_Required action_
Give the number of lines in the data that contain "global", and nothing more.

_Available records_
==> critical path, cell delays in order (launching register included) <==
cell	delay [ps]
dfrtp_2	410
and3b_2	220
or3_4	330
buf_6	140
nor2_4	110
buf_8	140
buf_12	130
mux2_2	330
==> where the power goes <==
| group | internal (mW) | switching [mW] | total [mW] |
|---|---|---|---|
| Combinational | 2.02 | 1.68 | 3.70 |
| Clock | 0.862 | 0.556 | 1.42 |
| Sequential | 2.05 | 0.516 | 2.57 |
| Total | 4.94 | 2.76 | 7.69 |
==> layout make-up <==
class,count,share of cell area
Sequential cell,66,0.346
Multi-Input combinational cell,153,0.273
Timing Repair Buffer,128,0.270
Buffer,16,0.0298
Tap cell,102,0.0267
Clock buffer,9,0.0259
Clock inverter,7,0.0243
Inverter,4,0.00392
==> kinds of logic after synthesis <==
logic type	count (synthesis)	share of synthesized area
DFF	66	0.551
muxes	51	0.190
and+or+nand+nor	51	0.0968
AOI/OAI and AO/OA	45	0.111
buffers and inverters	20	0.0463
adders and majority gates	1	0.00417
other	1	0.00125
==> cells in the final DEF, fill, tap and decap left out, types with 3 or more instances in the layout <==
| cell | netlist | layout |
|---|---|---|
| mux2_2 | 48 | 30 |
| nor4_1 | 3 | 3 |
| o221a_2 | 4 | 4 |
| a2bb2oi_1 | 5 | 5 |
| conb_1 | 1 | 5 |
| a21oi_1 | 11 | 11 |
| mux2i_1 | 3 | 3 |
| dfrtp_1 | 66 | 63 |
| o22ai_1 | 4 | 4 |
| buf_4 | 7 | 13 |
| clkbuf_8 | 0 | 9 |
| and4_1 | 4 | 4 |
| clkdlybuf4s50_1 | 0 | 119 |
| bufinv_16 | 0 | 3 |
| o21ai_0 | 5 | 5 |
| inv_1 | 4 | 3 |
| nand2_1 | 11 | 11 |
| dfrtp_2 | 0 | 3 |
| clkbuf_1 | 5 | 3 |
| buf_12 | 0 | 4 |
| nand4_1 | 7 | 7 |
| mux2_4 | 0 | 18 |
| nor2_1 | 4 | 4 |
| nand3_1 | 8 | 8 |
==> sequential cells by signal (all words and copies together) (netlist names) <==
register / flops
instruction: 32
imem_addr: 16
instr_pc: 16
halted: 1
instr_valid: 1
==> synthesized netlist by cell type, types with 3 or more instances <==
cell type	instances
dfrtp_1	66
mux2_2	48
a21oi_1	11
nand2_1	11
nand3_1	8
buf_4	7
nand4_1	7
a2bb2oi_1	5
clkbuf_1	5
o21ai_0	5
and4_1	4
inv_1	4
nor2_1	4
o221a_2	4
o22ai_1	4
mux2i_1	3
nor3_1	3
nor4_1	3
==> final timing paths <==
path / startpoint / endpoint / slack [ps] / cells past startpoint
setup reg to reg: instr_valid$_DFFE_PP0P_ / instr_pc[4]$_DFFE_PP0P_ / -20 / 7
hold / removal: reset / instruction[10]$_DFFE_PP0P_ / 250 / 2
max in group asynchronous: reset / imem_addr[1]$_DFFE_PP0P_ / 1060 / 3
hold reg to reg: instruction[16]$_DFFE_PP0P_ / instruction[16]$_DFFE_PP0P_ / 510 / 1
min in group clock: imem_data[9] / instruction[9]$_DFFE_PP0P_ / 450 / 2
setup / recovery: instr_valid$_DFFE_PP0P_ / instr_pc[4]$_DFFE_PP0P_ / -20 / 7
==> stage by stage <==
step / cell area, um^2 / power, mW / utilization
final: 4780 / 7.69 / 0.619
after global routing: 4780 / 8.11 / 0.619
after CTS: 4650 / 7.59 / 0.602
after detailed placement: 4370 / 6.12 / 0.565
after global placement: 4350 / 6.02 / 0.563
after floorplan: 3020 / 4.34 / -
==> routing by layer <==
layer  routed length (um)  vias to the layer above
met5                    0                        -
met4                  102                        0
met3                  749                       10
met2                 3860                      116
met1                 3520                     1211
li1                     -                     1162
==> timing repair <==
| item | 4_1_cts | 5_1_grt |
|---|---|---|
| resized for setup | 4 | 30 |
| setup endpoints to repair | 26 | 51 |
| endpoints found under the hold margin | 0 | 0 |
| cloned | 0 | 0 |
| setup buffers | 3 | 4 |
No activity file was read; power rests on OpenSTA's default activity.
### src/rtl/lamp_state_encoder.sv
// Scans a captured 16-bit lamp pattern one bit per cycle and reports the count.
// Optional thermometer checking is enabled with LAMP_STATE_STRICT_EN.
module lamp_state_encoder #(
    parameter int N_LAMPS = 16,
    parameter int CNT_W   = 4
) (
    input  logic               clk,
    input  logic               reset,
    input  logic               start,
    input  logic [N_LAMPS-1:0] lights_state,
    output logic               busy,
    output logic               done,
    output logic [CNT_W-1:0]   active_lights,
    output logic               pattern_err
);

    typedef enum logic [1:0] {
        IDLE = 2'd0,
        SCAN = 2'd1,
        DONE = 2'd2
    } state_t;

    localparam logic [CNT_W-1:0] LAST_IDX = CNT_W'(N_LAMPS - 1);

    state_t             state;
    state_t             state_nxt;
    logic [N_LAMPS-1:0] shreg;
    logic [CNT_W-1:0]   idx;
    logic [CNT_W:0]     run_cnt;
    logic [CNT_W:0]     run_nxt;
    logic               run_inc;
    logic               err_nxt;
    logic               bit_cur;
    logic               last_bit;
    logic               accept;
    logic               finish;

    assign bit_cur  = shreg[0];
    assign last_bit = (idx == LAST_IDX);
    assign accept   = start && (state == IDLE || state == DONE);
    assign finish   = (state == SCAN) && last_bit;

`ifdef LAMP_STATE_STRICT_EN
    logic seen_zero;
    logic err;

    // Thermometer tracking: count leading ones, flag any one after a zero.
    always_comb begin
        run_inc = bit_cur & ~seen_zero;
        err_nxt = err | (bit_cur & seen_zero) | (last_bit & bit_cur);
        run_nxt = run_cnt + {{CNT_W{1'b0}}, run_inc};
    end

    // Gap-detection flags, cleared on every accepted capture.
    always_ff @(posedge clk) begin
        if (reset) begin
            seen_zero <= 1'b0;
            err       <= 1'b0;
        end else if (accept) begin
            seen_zero <= 1'b0;
            err       <= 1'b0;
        end else if (state == SCAN) begin
            seen_zero <= seen_zero | ~bit_cur;
            err       <= err_nxt;
        end
    end

    // Error result is latched together with the count.
    always_ff @(posedge clk) begin
        if (reset)
            pattern_err <= 1'b0;
        else if (finish)
            pattern_err <= err_nxt;
    end
`else
    // Plain population count; no pattern checking.
    always_comb begin
        run_inc = bit_cur;
        err_nxt = 1'b0;
        run_nxt = run_cnt + {{CNT_W{1'b0}}, run_inc};
    end

    assign pattern_err = 1'b0;
`endif

    // State register.
    always_ff @(posedge clk) begin
        if (reset)
            state <= IDLE;
        else
            state <= state_nxt;
    end

    // Next-state logic; start is only honoured in IDLE or DONE.
    always_comb begin
        state_nxt = state;
        unique case (state)
            IDLE:    state_nxt = accept ? SCAN : IDLE;
            SCAN:    state_nxt = last_bit ? DONE : SCAN;
            DONE:    state_nxt = start ? SCAN : IDLE;
            default: state_nxt = IDLE;
        endcase
    end

    // Handshake outputs decoded from state.
    always_comb begin
        busy = (state == SCAN);
        done = (state == DONE);
    end

    // Shift register, scan index and run counter.
    always_ff @(posedge clk) begin
        if (reset) begin
            shreg   <= '0;
            idx     <= '0;
            run_cnt <= '0;
        end else if (accept) begin
            shreg   <= lights_state;
            idx     <= '0;
            run_cnt <= '0;
        end else if (state == SCAN) begin
            shreg   <= shreg >> 1;
            idx     <= idx + 1'b1;
            run_cnt <= run_nxt;
        end
    end

    // Count result, saturated when all lamps are lit.
    always_ff @(posedge clk) begin
        if (reset)
            active_lights <= '0;
        else if (finish)
            active_lights <= run_nxt[CNT_W] ? '1 : run_nxt[CNT_W-1:0];
    end

endmodule
==> config.mk <==
export PLATFORM = sky130hd
export DESIGN_NAME = wb
export DESIGN_NICKNAME = d
export VERILOG_FILES = /design/src/rtl/wb.sv
export SDC_FILE = /design/constraint.sdc
export NUM_CORES = 2
export LEC_CHECK = 0
export ABC_AREA = 1
export CORE_ASPECT_RATIO = 2
export CORE_UTILIZATION = 30
export CTS_BUF_LIST = sky130_fd_sc_hd__clkbuf_4 sky130_fd_sc_hd__clkbuf_8
export DETAILED_ROUTE_END_ITERATION = 12
export RECOVER_POWER = 25
export REMOVE_ABC_BUFFERS = 1
export SETUP_SLACK_MARGIN = 0.05
export SLEW_MARGIN = 20
export SYNTH_ARGS = -nofsm -noshare
export SYNTH_HDL_FRONTEND = slang
export SYNTH_SLANG_ARGS = --single-unit
export TNS_END_PERCENT = 50
==> constraint.sdc <==
create_clock -name clk -period 2.9 [get_ports clk]
set_clock_uncertainty 0.05 [all_clocks]
set_input_delay 0.29 -clock clk [delete_from_list [all_inputs] [get_ports clk]]
set_output_delay 0.29 -clock clk [all_outputs]
set_load 0.005 [all_outputs]
$ cat config.mk
export PLATFORM = sky130hd
export DESIGN_NAME = mac_out_stage
export DESIGN_NICKNAME = d
export VERILOG_FILES = /design/src/rtl/mac_out_stage_pkg.sv /design/src/rtl/mac_out_stage_pipe.sv /design/src/rtl/mac_out_stage.sv
export SDC_FILE = /design/constraint.sdc
export NUM_CORES = 1
export LEC_CHECK = 0
export BUFFER_PORTS_ARGS = -buffer_cell sky130_fd_sc_hd__buf_2
export CORE_MARGIN = 4
export CORE_UTILIZATION = 59
export CTS_BUF_LIST = sky130_fd_sc_hd__clkbuf_4 sky130_fd_sc_hd__clkbuf_8
export DETAILED_ROUTE_END_ITERATION = 12
export HOLD_SLACK_MARGIN = 0.03
export PLACE_DENSITY = 0.77
export SLEW_MARGIN = 5
export SYNTH_ARGS = -nofsm -noshare
export SYNTH_HDL_FRONTEND = slang
export SYNTH_SLANG_ARGS = --single-unit
$ cat constraint.sdc
create_clock -name CLK -period 9.03 [get_ports CLK]
set_clock_uncertainty 0.2 [all_clocks]
set_input_delay 1.806 -clock CLK [delete_from_list [all_inputs] [get_ports CLK]]
set_output_delay 1.806 -clock CLK [all_outputs]
set_load 0.01 [all_outputs]
$ cat src/rtl/mac_out_stage_pkg.sv
// mac_out_stage_pkg: mode encodings and pipeline-depth limits shared by the MAC output stage.
package mac_out_stage_pkg;
  typedef logic [1:0] mode_t;
  localparam mode_t MODE_ADD  = 2'b00;
  localparam mode_t MODE_MAC  = 2'b01;
  localparam mode_t MODE_HALF = 2'b10;
  localparam mode_t MODE_FULL = 2'b11;
  localparam int PIPE_MIN = 1;
  localparam int PIPE_MAX = 4;
endpackage

$ cat src/rtl/mac_out_stage_pipe.sv
// mac_out_pipe: DEPTH-stage delay line for packed {valid, clr, mode, result} words.
module mac_out_pipe #(
  parameter int DW    = 8,
  parameter int DEPTH = 1
) (
  input  logic          clk,
  input  logic          rst_n,
  input  logic [DW-1:0] d,
  output logic [DW-1:0] q
);
  logic [DW-1:0] stage_q [DEPTH];
  logic [DW-1:0] stage_d [DEPTH];
  always_comb begin
    stage_d[0] = d;
    for (int i = 1; i < DEPTH; i++) stage_d[i] = stage_q[i-1];
  end
  always_ff @(posedge clk or negedge rst_n)
    if (!rst_n) for (int i = 0; i < DEPTH; i++) stage_q[i] <= '0;
    else stage_q <= stage_d;
  assign q = stage_q[DEPTH-1];
endmodule
**config.mk**
```make
export PLATFORM = sky130hd
export DESIGN_NAME = serial_add_unit_flat
export DESIGN_NICKNAME = d
export VERILOG_FILES = /design/src/rtl/serial_add_unit_pkg.sv /design/src/rtl/serial_add_unit_if.sv /design/src/rtl/serial_add_unit_full_adder_bit.sv /design/src/rtl/serial_add_unit.sv /design/src/flat_wrapper.sv
export SDC_FILE = /design/constraint.sdc
export NUM_CORES = 1
export LEC_CHECK = 0
export CAP_MARGIN = 40
export CORE_MARGIN = 5
export CORE_UTILIZATION = 45
export DETAILED_ROUTE_END_ITERATION = 10
export PLACE_DENSITY_LB_ADDON = 0.15
export SYNTH_ARGS = -nofsm -noshare
export SYNTH_HDL_FRONTEND = slang
export SYNTH_SLANG_ARGS = --single-unit
```
**constraint.sdc**
```tcl
create_clock -name clk_i -period 2.83 [get_ports clk_i]
set_input_delay 0.283 -clock clk_i [delete_from_list [all_inputs] [get_ports clk_i]]
set_output_delay 0.283 -clock clk_i [all_outputs]
set_load 0.02 [all_outputs]
```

_Written answer_
2